» **Exercise instructions**
Instruction for the entries that follow: retype exactly the lines from the line with "export PLATFORM = sky130hd" to the line with "export SYNTH_ARGS = -nofsm -noshare", both included, and omit all others.

-- Given data follows --

$ cat config.mk
export PLATFORM = sky130hd
export DESIGN_NAME = q_episode_scheduler
export DESIGN_NICKNAME = d
export VERILOG_FILES = /design/src/rtl/q_episode_scheduler.sv
export SDC_FILE = /design/constraint.sdc
export NUM_CORES = 1
export LEC_CHECK = 0
export CORE_UTILIZATION = 25
export DETAILED_ROUTE_END_ITERATION = 10
export GPL_ROUTABILITY_DRIVEN = 0
export GPL_TIMING_DRIVEN = 1
export REMOVE_ABC_BUFFERS = 1
export SETUP_SLACK_MARGIN = 0.5
export SYNTH_ARGS = -nofsm -noshare
export SYNTH_HDL_FRONTEND = slang
export SYNTH_SLANG_ARGS = --single-unit
$ cat constraint.sdc
create_clock -name clk -period 7.9 [get_ports clk]
set_input_delay 2.37 -clock clk [delete_from_list [all_inputs] [get_ports clk]]
set_output_delay 2.37 -clock clk [all_outputs]
set_load 0.02 [all_outputs]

-- Given data concluded --

» **Task output**
export PLATFORM = sky130hd
export DESIGN_NAME = q_episode_scheduler
export DESIGN_NICKNAME = d
export VERILOG_FILES = /design/src/rtl/q_episode_scheduler.sv
export SDC_FILE = /design/constraint.sdc
export NUM_CORES = 1
export LEC_CHECK = 0
export CORE_UTILIZATION = 25
export DETAILED_ROUTE_END_ITERATION = 10
export GPL_ROUTABILITY_DRIVEN = 0
export GPL_TIMING_DRIVEN = 1
export REMOVE_ABC_BUFFERS = 1
export SETUP_SLACK_MARGIN = 0.5
export SYNTH_ARGS = -nofsm -noshare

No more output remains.